FALSE [1] "Net memory increase for trigram is:354976"
FALSE # A tibble: 1 x 1
FALSE term3
FALSE <chr>
FALSE 1 i
FALSE # A tibble: 12 x 4
FALSE term1 term2 term3 occurence
FALSE <chr> <chr> <chr> <dbl>
FALSE 1 last night i 20
FALSE 2 last night plus 13
FALSE 3 last night what 6
FALSE 4 last night just 5
FALSE 5 last night because 4
FALSE 6 last night there 4
FALSE 7 last night at 3
FALSE 8 last night was 3
FALSE 9 last night don 2
FALSE 10 last night it 2
FALSE 11 last night we 2
FALSE 12 last night dh 1
Here, we are using “i love to” as an example in the blogs sample
FALSE [1] "size of dataframe for quadgram is:11761848"

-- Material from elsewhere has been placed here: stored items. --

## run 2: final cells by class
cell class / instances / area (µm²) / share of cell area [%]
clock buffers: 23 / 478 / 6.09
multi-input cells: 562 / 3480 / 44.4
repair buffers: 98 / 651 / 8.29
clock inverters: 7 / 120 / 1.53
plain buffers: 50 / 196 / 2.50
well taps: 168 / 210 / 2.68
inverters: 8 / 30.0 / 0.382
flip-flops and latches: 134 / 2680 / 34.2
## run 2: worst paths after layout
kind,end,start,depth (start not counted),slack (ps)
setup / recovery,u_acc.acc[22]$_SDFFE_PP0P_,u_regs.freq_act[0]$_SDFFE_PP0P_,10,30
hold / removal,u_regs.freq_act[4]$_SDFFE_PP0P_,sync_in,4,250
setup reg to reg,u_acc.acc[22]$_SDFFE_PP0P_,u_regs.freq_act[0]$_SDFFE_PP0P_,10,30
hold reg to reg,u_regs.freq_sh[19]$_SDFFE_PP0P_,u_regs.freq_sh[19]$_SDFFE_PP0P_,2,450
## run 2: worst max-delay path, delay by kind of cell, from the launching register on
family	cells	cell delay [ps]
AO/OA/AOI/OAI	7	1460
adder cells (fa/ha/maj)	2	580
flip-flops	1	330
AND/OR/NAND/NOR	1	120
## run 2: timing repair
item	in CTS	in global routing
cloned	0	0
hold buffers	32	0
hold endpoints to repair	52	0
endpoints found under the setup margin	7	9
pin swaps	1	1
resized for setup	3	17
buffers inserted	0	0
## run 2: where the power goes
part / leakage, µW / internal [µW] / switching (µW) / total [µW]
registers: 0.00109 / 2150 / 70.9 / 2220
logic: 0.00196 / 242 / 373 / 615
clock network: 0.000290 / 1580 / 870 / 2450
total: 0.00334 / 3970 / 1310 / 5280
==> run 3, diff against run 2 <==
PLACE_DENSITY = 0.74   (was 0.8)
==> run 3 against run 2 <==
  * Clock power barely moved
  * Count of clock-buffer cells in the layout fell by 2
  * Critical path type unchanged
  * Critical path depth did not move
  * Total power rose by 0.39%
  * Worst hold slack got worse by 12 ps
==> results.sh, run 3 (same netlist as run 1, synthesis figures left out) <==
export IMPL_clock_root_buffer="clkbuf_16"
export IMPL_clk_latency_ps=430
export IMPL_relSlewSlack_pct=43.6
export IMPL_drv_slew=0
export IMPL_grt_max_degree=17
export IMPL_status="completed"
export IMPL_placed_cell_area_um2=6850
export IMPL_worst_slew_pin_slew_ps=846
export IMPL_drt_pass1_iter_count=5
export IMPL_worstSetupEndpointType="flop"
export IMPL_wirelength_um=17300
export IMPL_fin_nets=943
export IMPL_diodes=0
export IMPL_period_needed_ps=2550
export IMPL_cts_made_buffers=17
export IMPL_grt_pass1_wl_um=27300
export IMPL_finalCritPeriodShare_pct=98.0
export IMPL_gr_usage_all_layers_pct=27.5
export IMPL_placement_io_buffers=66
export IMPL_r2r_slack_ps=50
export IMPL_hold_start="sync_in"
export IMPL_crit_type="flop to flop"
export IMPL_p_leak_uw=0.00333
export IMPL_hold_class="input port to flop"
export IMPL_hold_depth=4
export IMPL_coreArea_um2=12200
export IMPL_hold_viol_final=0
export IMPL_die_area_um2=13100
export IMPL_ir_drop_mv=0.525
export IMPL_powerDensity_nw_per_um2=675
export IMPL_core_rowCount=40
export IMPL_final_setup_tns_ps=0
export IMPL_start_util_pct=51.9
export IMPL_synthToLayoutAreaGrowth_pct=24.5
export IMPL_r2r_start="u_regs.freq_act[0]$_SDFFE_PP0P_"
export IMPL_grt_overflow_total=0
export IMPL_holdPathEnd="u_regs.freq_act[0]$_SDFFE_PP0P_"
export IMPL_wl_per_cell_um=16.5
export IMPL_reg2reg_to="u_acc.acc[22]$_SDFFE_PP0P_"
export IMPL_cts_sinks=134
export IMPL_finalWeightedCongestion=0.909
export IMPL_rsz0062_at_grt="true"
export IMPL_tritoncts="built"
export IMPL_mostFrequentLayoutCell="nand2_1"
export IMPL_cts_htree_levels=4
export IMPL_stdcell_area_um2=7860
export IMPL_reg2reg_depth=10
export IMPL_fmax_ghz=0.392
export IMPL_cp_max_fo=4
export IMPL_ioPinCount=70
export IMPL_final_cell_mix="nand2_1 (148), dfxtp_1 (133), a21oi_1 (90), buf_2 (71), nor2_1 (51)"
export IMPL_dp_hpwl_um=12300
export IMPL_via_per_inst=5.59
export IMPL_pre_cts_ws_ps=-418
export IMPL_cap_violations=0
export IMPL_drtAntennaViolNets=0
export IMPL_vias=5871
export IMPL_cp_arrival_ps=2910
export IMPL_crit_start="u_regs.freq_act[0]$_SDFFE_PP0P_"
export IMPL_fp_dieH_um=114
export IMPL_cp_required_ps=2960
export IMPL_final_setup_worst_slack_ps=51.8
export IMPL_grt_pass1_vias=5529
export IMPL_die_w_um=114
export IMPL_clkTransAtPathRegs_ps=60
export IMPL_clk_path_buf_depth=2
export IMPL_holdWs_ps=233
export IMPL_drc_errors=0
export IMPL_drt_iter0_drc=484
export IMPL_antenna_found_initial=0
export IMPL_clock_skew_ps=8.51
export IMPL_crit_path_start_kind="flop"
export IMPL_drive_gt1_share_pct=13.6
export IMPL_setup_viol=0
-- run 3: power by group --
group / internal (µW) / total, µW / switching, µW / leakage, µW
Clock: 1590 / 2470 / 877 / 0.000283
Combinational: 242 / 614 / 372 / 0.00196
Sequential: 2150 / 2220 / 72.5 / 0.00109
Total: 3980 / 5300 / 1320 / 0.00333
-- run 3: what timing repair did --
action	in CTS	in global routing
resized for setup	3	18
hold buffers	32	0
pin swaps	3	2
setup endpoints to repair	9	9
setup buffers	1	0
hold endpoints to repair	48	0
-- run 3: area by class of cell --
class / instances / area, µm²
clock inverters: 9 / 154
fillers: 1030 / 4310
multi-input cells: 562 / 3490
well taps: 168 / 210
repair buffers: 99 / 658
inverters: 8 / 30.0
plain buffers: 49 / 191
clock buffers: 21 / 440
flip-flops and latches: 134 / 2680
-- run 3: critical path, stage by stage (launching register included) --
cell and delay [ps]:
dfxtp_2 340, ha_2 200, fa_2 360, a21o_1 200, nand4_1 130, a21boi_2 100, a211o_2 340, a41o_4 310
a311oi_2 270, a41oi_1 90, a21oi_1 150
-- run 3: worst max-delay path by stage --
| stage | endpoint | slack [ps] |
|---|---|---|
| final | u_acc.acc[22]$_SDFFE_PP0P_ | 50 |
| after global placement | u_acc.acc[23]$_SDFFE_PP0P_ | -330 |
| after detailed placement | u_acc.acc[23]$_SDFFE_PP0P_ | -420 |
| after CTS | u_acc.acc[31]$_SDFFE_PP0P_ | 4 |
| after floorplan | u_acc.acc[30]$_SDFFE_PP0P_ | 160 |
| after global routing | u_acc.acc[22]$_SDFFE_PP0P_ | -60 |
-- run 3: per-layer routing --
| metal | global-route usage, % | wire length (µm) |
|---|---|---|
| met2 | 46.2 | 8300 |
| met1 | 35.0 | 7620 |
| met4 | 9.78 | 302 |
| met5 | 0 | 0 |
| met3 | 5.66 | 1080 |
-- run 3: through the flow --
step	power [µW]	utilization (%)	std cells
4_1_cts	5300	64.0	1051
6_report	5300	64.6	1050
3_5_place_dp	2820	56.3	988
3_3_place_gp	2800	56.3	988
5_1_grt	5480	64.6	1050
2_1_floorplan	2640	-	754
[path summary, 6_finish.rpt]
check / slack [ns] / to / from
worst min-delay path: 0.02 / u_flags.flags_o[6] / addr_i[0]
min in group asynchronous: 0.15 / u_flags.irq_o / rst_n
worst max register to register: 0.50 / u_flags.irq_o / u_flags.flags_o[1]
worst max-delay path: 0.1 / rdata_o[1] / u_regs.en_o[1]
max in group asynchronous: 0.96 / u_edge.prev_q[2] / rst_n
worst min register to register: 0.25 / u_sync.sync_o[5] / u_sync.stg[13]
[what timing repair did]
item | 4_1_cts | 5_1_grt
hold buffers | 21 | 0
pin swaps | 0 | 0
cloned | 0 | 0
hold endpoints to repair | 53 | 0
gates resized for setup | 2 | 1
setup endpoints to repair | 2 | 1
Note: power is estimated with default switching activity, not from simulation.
[config.mk]
export PLATFORM = sky130hd
export DESIGN_NAME = exv_unit
export DESIGN_NICKNAME = d
export VERILOG_FILES = /design/src/rtl/exv_pkg.sv /design/src/rtl/exv_decode.sv /design/src/rtl/exv_target.sv /design/src/rtl/exv_fields.sv /design/src/rtl/exv_unit.sv
export SDC_FILE = /design/constraint.sdc
export NUM_CORES = 1
export LEC_CHECK = 0
export BUFFER_PORTS_ARGS = -buffer_cell sky130_fd_sc_hd__buf_4
export CAP_MARGIN = 20
export CORE_UTILIZATION = 50
export CTS_BUF_LIST = sky130_fd_sc_hd__clkbuf_4 sky130_fd_sc_hd__clkbuf_8 sky130_fd_sc_hd__clkbuf_16
export DETAILED_ROUTE_END_ITERATION = 6
export PLACE_DENSITY = 0.86
export REMOVE_ABC_BUFFERS = 1
export SYNTH_ARGS = -nofsm -noshare
export SYNTH_HDL_FRONTEND = slang
export SYNTH_SLANG_ARGS = --single-unit
[constraint.sdc]
create_clock -name clk -period 6.2 [get_ports clk]
set_clock_uncertainty 0.15 [all_clocks]
set_input_delay 0.62 -clock clk [delete_from_list [all_inputs] [get_ports clk]]
set_output_delay 0.62 -clock clk [all_outputs]
set_load 0.1 [all_outputs]
[src/rtl/exv_pkg.sv]
package exv_pkg;
  localparam int WORD_W = 32;

  // status word bit positions
  localparam int ST_EXL    = 1;
  localparam int ST_ERL    = 2;
  localparam int ST_MODE_L = 3;
  localparam int ST_NMI    = 19;
  localparam int ST_SR     = 20;
  localparam int ST_BEV    = 22;

  // cause word bit positions
  localparam int CA_CODE_L = 2;
  localparam int CA_IV     = 23;
  localparam int CA_CE_L   = 28;
  localparam int CA_BD     = 31;

  // kinds with special handling
  localparam logic [4:0] K_INT   = 5'd0;
  localparam logic [4:0] K_TLBL  = 5'd2;
  localparam logic [4:0] K_TLBS  = 5'd3;
  localparam logic [4:0] K_COPU  = 5'd11;
  localparam logic [4:0] K_NMI   = 5'd16;
  localparam logic [4:0] K_SRST  = 5'd17;
  localparam logic [4:0] K_DEBUG = 5'd19;
  localparam logic [4:0] K_CACHE = 5'd30;

  localparam logic [WORD_W-1:0] OFF_GEN     = 32'h0000_0180;
  localparam logic [WORD_W-1:0] OFF_IRQ_VEC = 32'h0000_0200;
  localparam logic [WORD_W-1:0] OFF_REFILL  = 32'h0000_0000;
  localparam logic [WORD_W-1:0] OFF_CE_BOOT = 32'h0000_0100;
  localparam logic [WORD_W-1:0] OFF_CE_RUN  = 32'h2000_0100;

  typedef enum logic [1:0] {
    PATH_GEN = 2'd0,
    PATH_ERR = 2'd1,
    PATH_DBG = 2'd2
  } entry_path_e;

  typedef struct packed {
    entry_path_e       path;
    logic [WORD_W-1:0] offset;
    logic              is_nmi;
    logic              is_srst;
    logic              is_copu;
  } entry_dec_t;

  function automatic logic kind_is_general(input logic [4:0] k);
    return !(k == K_NMI || k == K_SRST || k == K_DEBUG);
  endfunction
endpackage

[src/rtl/exv_decode.sv]
module exv_decode
  import exv_pkg::*;
(
  input  logic [4:0]  kind,
  input  logic        refill,
  input  logic        exl,
  input  logic        bev,
  input  logic        iv,
  output entry_dec_t  dec
);
  always_comb begin
    dec         = '0;
    dec.is_nmi  = (kind == K_NMI);
    dec.is_srst = (kind == K_SRST);
    dec.is_copu = (kind == K_COPU);
    if (dec.is_nmi || dec.is_srst) begin
      dec.path = PATH_ERR;
    end else if (kind == K_DEBUG) begin
      dec.path = PATH_DBG;
    end else begin
      dec.path   = PATH_GEN;
      dec.offset = OFF_GEN;
      if (kind == K_INT && iv)
        dec.offset = OFF_IRQ_VEC;
      if ((kind == K_TLBL || kind == K_TLBS) && refill && !exl)
        dec.offset = OFF_REFILL;
      if (kind == K_CACHE)
        dec.offset = bev ? OFF_CE_BOOT : OFF_CE_RUN;
    end
  end
endmodule

[src/rtl/exv_target.sv]
module exv_target
  import exv_pkg::*;
#(
  parameter int                ADDR_W     = 32,
  parameter int                ALIGN_BITS = 10,
  parameter int                INSN_BYTES = 4,
  parameter logic [ADDR_W-1:0] BOOT_BASE  = 32'hBFC0_0200,
  parameter logic [ADDR_W-1:0] ERR_VEC    = 32'hBFC0_0000,
  parameter logic [ADDR_W-1:0] DBG_VEC    = 32'hBFC0_0480
) (
  input  entry_dec_t        dec,
  input  logic              bev,
  input  logic [ADDR_W-1:0] ebase,
  input  logic [ADDR_W-1:0] pc,
  input  logic              in_slot,
  output logic [ADDR_W-1:0] next_pc,
  output logic [ADDR_W-1:0] save_pc
);
  localparam logic [ADDR_W-1:0] STEP = ADDR_W'(INSN_BYTES);

  logic [ADDR_W-1:0] base_mask;
  logic [ADDR_W-1:0] gen_base;

  generate
    if (ALIGN_BITS == 0) begin : g_no_align
      assign base_mask = '1;
    end else begin : g_align
      assign base_mask = ~((ADDR_W'(1) << ALIGN_BITS) - ADDR_W'(1));
    end
  endgenerate

  assign gen_base = bev ? BOOT_BASE : (ebase & base_mask);
  assign save_pc  = in_slot ? (pc - STEP) : pc;

  always_comb begin
    unique case (dec.path)
      PATH_ERR: next_pc = ERR_VEC;
      PATH_DBG: next_pc = DBG_VEC;
      default:  next_pc = gen_base + ADDR_W'(dec.offset);
    endcase
  end
endmodule

[src/rtl/exv_fields.sv]
module exv_fields
  import exv_pkg::*;
(
  input  entry_dec_t        dec,
  input  logic [4:0]        kind,
  input  logic              in_slot,
  input  logic [1:0]        cop_num,
  input  logic [WORD_W-1:0] status_in,
  input  logic [WORD_W-1:0] cause_in,
  output logic [WORD_W-1:0] status_n,
  output logic [WORD_W-1:0] cause_n,
  output logic [2:0]        save_sel,   // {debug, error, general}
  output logic              dbg_n
);
  logic exl;
  assign exl = status_in[ST_EXL];

  always_comb begin
    status_n = status_in;
    cause_n  = cause_in;
    save_sel = 3'b000;
    dbg_n    = 1'b0;
    unique case (dec.path)
      PATH_ERR: begin
        save_sel[1]                 = 1'b1;
        status_n[ST_ERL]            = 1'b1;
        status_n[ST_BEV]            = 1'b1;
        status_n[ST_MODE_L+:2]      = 2'b00;
        if (dec.is_nmi)  status_n[ST_NMI] = 1'b1;
        if (dec.is_srst) status_n[ST_SR]  = 1'b1;
        if (!exl) cause_n[CA_BD]    = 1'b0;
      end
      PATH_DBG: begin
        save_sel[2]                 = 1'b1;
        dbg_n                       = 1'b1;
        status_n[ST_MODE_L+:2]      = 2'b00;
        if (!exl) cause_n[CA_BD]    = 1'b0;
      end
      default: begin
        if (!exl) begin
          save_sel[0]               = 1'b1;
          cause_n[CA_BD]            = in_slot;
          status_n[ST_EXL]          = 1'b1;
          status_n[ST_MODE_L+:2]    = 2'b00;
        end
        cause_n[CA_CODE_L+:5]       = kind;
        if (dec.is_copu)
          cause_n[CA_CE_L+:2]       = cop_num;
      end
    endcase
  end
endmodule

[src/rtl/exv_unit.sv]
module exv_unit
  import exv_pkg::*;
#(
  parameter int                ADDR_W     = 32,
  parameter int                ALIGN_BITS = 10,
  parameter int                INSN_BYTES = 4,
  parameter logic [ADDR_W-1:0] BOOT_BASE  = 32'hBFC0_0200,
  parameter logic [ADDR_W-1:0] ERR_VEC    = 32'hBFC0_0000,
  parameter logic [ADDR_W-1:0] DBG_VEC    = 32'hBFC0_0480
) (
  input  logic              clk,
  input  logic              rst,
  input  logic              take,
  input  logic [4:0]        kind,
  input  logic [ADDR_W-1:0] pc,
  input  logic              in_slot,
  input  logic              refill,
  input  logic [1:0]        cop_num,
  input  logic [WORD_W-1:0] status_in,
  input  logic [WORD_W-1:0] cause_in,
  input  logic [ADDR_W-1:0] ebase,
  output logic              done,
  output logic [ADDR_W-1:0] next_pc,
  output logic [ADDR_W-1:0] save_pc,
  output logic              epc_we,
  output logic              errepc_we,
  output logic              depc_we,
  output logic [WORD_W-1:0] status_out,
  output logic [WORD_W-1:0] cause_out,
  output logic              enter_debug
);
  entry_dec_t        dec;
  logic [ADDR_W-1:0] npc_c, spc_c;
  logic [WORD_W-1:0] st_c, ca_c;
  logic [2:0]        sel_c;
  logic              dbg_c;

  exv_decode u_decode (
    .kind   (kind),
    .refill (refill),
    .exl    (status_in[ST_EXL]),
    .bev    (status_in[ST_BEV]),
    .iv     (cause_in[CA_IV]),
    .dec    (dec)
  );

  exv_target #(
    .ADDR_W(ADDR_W), .ALIGN_BITS(ALIGN_BITS), .INSN_BYTES(INSN_BYTES),
    .BOOT_BASE(BOOT_BASE), .ERR_VEC(ERR_VEC), .DBG_VEC(DBG_VEC)
  ) u_target (
    .dec     (dec),
    .bev     (status_in[ST_BEV]),
    .ebase   (ebase),
    .pc      (pc),
    .in_slot (in_slot),
    .next_pc (npc_c),
    .save_pc (spc_c)
  );

  exv_fields u_fields (
    .dec       (dec),
    .kind      (kind),
    .in_slot   (in_slot),
    .cop_num   (cop_num),
    .status_in (status_in),
    .cause_in  (cause_in),
    .status_n  (st_c),
    .cause_n   (ca_c),
    .save_sel  (sel_c),
    .dbg_n     (dbg_c)
  );

  always_ff @(posedge clk) begin
    if (rst) begin
      done        <= 1'b0;
      epc_we      <= 1'b0;
      errepc_we   <= 1'b0;
      depc_we     <= 1'b0;
      enter_debug <= 1'b0;
      next_pc     <= '0;
      save_pc     <= '0;
      status_out  <= '0;
      cause_out   <= '0;
    end else begin
      done        <= take;
      epc_we      <= take & sel_c[0];
      errepc_we   <= take & sel_c[1];
      depc_we     <= take & sel_c[2];
      enter_debug <= take & dbg_c;
      if (take) begin
        next_pc    <= npc_c;
        save_pc    <= spc_c;
        status_out <= st_c;
        cause_out  <= ca_c;
      end
    end
  end

  // one-cycle result timing
  p_done_after_take_r2: assert property (@(posedge clk) disable iff (rst)
    take |=> done);
  p_quiet_when_idle_r2: assert property (@(posedge clk) disable iff (rst)
    !take |=> !done && !epc_we && !errepc_we && !depc_we && !enter_debug);

  // save targets are exclusive
  p_one_save_target_r13: assert property (@(posedge clk) disable iff (rst)
    $onehot0({epc_we, errepc_we, depc_we}));

  // first-level general entry raises EXL and clears the mode
  p_first_entry_sets_exl_r7: assert property (@(posedge clk) disable iff (rst)
    take && kind_is_general(kind) && !status_in[ST_EXL]
    |=> epc_we && status_out[ST_EXL] && status_out[ST_MODE_L+:2] == 2'b00);

  // nested general entry never writes the return register
  p_nested_no_epc_r8: assert property (@(posedge clk) disable iff (rst)
    take && kind_is_general(kind) && status_in[ST_EXL] |=> !epc_we);

  // error entries reach the error vector with ERL and BEV set
  p_error_vector_r11: assert property (@(posedge clk) disable iff (rst)
    take && (kind == K_NMI || kind == K_SRST)
    |=> errepc_we && next_pc == ERR_VEC && status_out[ST_ERL] && status_out[ST_BEV]);

  // debug entry
  p_debug_vector_r12: assert property (@(posedge clk) disable iff (rst)
    take && kind == K_DEBUG |=> depc_we && enter_debug && next_pc == DBG_VEC);
endmodule

==> summary.txt <==
Drt
  – DR DRC count: 0
  – Final ANT Viol Nets: 0
  – DR WL/cell: 16.0 um
  – DRT Pass-1 Iters: 4
  – Drt initial violations: 264
  – Via Count: 5482
  – WL final: 16100 um
  – Vias per cell: 5.42

Synth
  – Ys Warns: 0
  – Cell Area, Synth: 0.00557 mm2
  – EDFF count, synth: 0
  – Register bit total from synthesis: 125
  – Syn Inst Count: 623
  – Post-synthesis sequential area ratio: 44.9%
  – Asr flop ratio synth: 0%
  – Cell variety after synth: 60
  – Mapped Avg Cell Area: 8.95 um2
  – Top_reg_cell synth: dfxtp_1

Finish
  – Share of layout cells above drive strength 1: 34.8%
  – Fin nets: 1001
  – Finished Cell Area: 0.00810 mm2
  – ANT cells: 0
  – Commonest non-fill, non-tap cell in the layout: buf_4
  – Leading cell types in the layout, fill and taps excluded: buf_4, nor2_1, dfxtp_1
  – Layout area overhead: 45.3%

Critical path
  – Most common cell on crit path: and3_1
  – Crit-path slowest cell: nor4_4
  – Critical Path RT: 6460 ps
  – Crit end category: register
  – Maximum fanout along the worst path: 10
  – Largest delay contributor family on the critical path: simple AND/OR/NAND/NOR gates
  – CP arrival: 2900 ps
  – R2R Path End: next_pc[30]
  – Worst-path cell chain: buf_4 > nor3_1 > and3_1 > ha_1 > nand4_1 > nor4_4 > and3_1 > nand4_1 > and3_1
  – Worst path bufs/invs: 1
  – Worst R2R Start: next_pc[30]
  – Flop2flop setup slack: 4860 ps
  – CP Class: primary input to register
  – Worst reg2reg path depth: 4
  – Worst path max stage delay: 590 ps
  – CP Launch Type: primary input

Run
  – Max Cap Violations: 0

Place
  – Dpl hpwl: 11900 um
  – Dpl cell area: 0.00750 mm2
  – Placer Congestion: 0.855
  – PortBufs: 255

Floorplan
  – Core region area: 0.0108 mm2
  – Top Ports: 273
  – Die Y: 108 um
  – Die X: 108 um
  – Die ar.: 0.0116 mm2
  – Initial Utilization: 51.4%
  – Row count: 38

Global route
  – Global-route wire length before repair: 24800 um
  – Pin count of the biggest net entering global routing: 87
  – Total gr overflow: 0
  – Vias in the first global route: 5225
  – Initial antenna violation count: 0
  – Total GRT Usage: 27.5%

Clocking
  – Total CTS buffers: 17
  – Clk root buf: clkbuf_8
  – CTS resizes: 0
  – Clk_lat worst skew: 510 ps
  – # hold bufs at CTS: 0
  – CTS max path bufs: 2
  – CTS tree: built
  – Clk slew on worst S/H paths: 60 ps
  – Clk sinks: 125
  – Setup Buffers After CTS: 0
  – H-tree Lvls: 4

Timing
  – Final hold violations: 0
  – Peak Freq: 0.378 GHz
  – Slew Limit Fails: 0
  – Setup_tns: 0 ps
  – Worst slew pin tran: 987 ps
  – Unrepaired setup endpoints after global routing: false
  – Fin crit share: 42.7%
  – Setup-failing EPs final: 0
  – Final hold slack: 191 ps
  – Period minus WS final: 2650 ps
  – Worst slew margin: 34.2%

Power and ir drop
  – Pwr dens: 318 mW/mm2
  – Total power: 2.58 mW
  – Pleak: 3.64 nW
  – Max rail drop VDD: 0.196 mV

Outcome
  – Outcome: completed

Hold path
  – Hold wc startpoint: status_in[1]
  – WHS Endpoint: epc_we
  – Hold path depth: 2
  – Worst Hold Class: primary input to register
## worst max-delay path by stage
stage                  end  depth (start not counted)  startpoint  slack [ps]
4_1_cts        next_pc[31]                          9     kind[4]        3560
2_1_floorplan  next_pc[31]                          8     kind[4]        3590
6_report       next_pc[31]                          9     kind[4]        3550
3_5_place_dp   next_pc[31]                          9     kind[4]        3030
5_1_grt        next_pc[26]                          9     kind[4]        3320
3_3_place_gp   next_pc[31]                          9     kind[4]        3150
## metal layers
metal | vias to the layer above | wire length (um) | global-route usage [%]
met1 | 2542 | 6270 | 30.6
met4 | 0 | 480 | 13.4
met3 | 37 | 1290 | 7.93
li1 | 2649 | - | -
met5 | - | 0 | 0
met2 | 254 | 8090 | 47.8
## flip-flops by register name, summed over array words and instances, names as in the netlist
register     cells
cause_out       32
save_pc         32
status_out      32
next_pc         25
done             1
enter_debug      1
epc_we           1
errepc_we        1
## layout make-up
type	instances	area (um2)
Clock buffer	19	442
Fill cell	770	2740
Sequential cell	125	2500
Timing Repair Buffer	257	1930
Inverter	6	22.5
Clock inverter	13	164
Multi-Input combinational cell	451	2860
Tap cell	140	175
## cells in the mapped netlist (all sizes together), types with 2 or more instances
cell type / instances / area [um2]
buf: 14 / 85.1
nand3: 12 / 65.1
a21oi: 19 / 95.1
dfxtp: 125 / 2500
nand2: 28 / 105
a31oi: 2 / 12.5
nor4: 11 / 105
nand4: 6 / 37.5
nand2b: 7 / 43.8
o31ai: 2 / 15.0
o21ai: 13 / 65.1
a211oi: 36 / 275
nor3b: 4 / 30.0
a311oi: 7 / 61.3
nand4b: 3 / 26.3
nor2b: 11 / 68.8
mux2i: 56 / 561
xor2: 12 / 105
and2: 2 / 12.5
o32ai: 2 / 17.5
xnor2: 21 / 184
inv: 6 / 22.5
nor2: 126 / 473
or3: 8 / 55.1
clkbuf: 33 / 124
or4: 5 / 41.3
and3: 7 / 43.8
ha: 3 / 37.5
or2: 3 / 18.8
nor3: 20 / 115
## kinds of logic after synthesis
group	count (synthesis)	share of synthesized area, %
xor gates and xnor gates	33	5.19
AOI/OAI and AO/OA	93	11.5
DFF	125	44.9
muxes	57	10.3
buffers and inverters	53	4.15
adders and majority gates	3	0.673
other	1	0.0673
and+or+nand+nor	258	23.3
## power by group
part,internal (mW),switching [mW]
Clock,0.635,0.375
Sequential,0.854,0.0279
Combinational,0.172,0.512
Total,1.66,0.915
## per-stage QoR
step | setup slack [ps] | utilization, % | cells
floorplan | 3590 | - | 582
global placement | 3150 | 69.1 | 979
detailed placement | 3030 | 69.1 | 979
CTS | 3560 | 74.7 | 1011
global route | 3320 | 74.7 | 1011
finish | 3550 | 74.7 | 1011
Power figures use the tool's default switching activity.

FALSE [1] "Net memory increase for quadgram is:348831"
FALSE # A tibble: 1 x 1
FALSE term4
FALSE <chr>
FALSE 1 do
FALSE # A tibble: 2 x 5
FALSE term1 term2 term3 term4 occurence
FALSE <chr> <chr> <chr> <chr> <dbl>
FALSE 1 i love to do 4
FALSE 2 i love to shop 1
Using the word “last”, we try to find the highest correlated terms in the blogs text.
FALSE $last
FALSE numeric(0)
Clearly, balance between speed and memory will need to be considered and played with during the predicting implementation. Few low hanging fruits come to mind, such as implementing “remove sparse terms” which I have not used on the sampling, or consider limiting a certain percentile to be stored in memory, as a tradeoff to number of possible predicted words.
With regards to markov chains, we plan to implementation a trie-like data structure to predict the next character and word
Implementation will tell how to trade off speed and memory. We plan to start with predicting the next word with the last three, as accuracy is likely to be best (i.e. using a quadgram), but if a word cannot be found, fall back to a trigram, and next a bigram.
I suspect we will have to revisit the decision to have suppressed the apostrophes from the contracted words, as the frequency of a contracted word will turn up more often than a properly structured one (i.e. isn’t will be more frequently found than is not). In the absence of the apostrophe, the predicted word will suggest an improper word, such as “isn” for example. To be re-visited.
Finally, we are playing to also play with machine learning, to the extent that the technology / speed allows, whereby we would train the current data set, and predict based on inputs.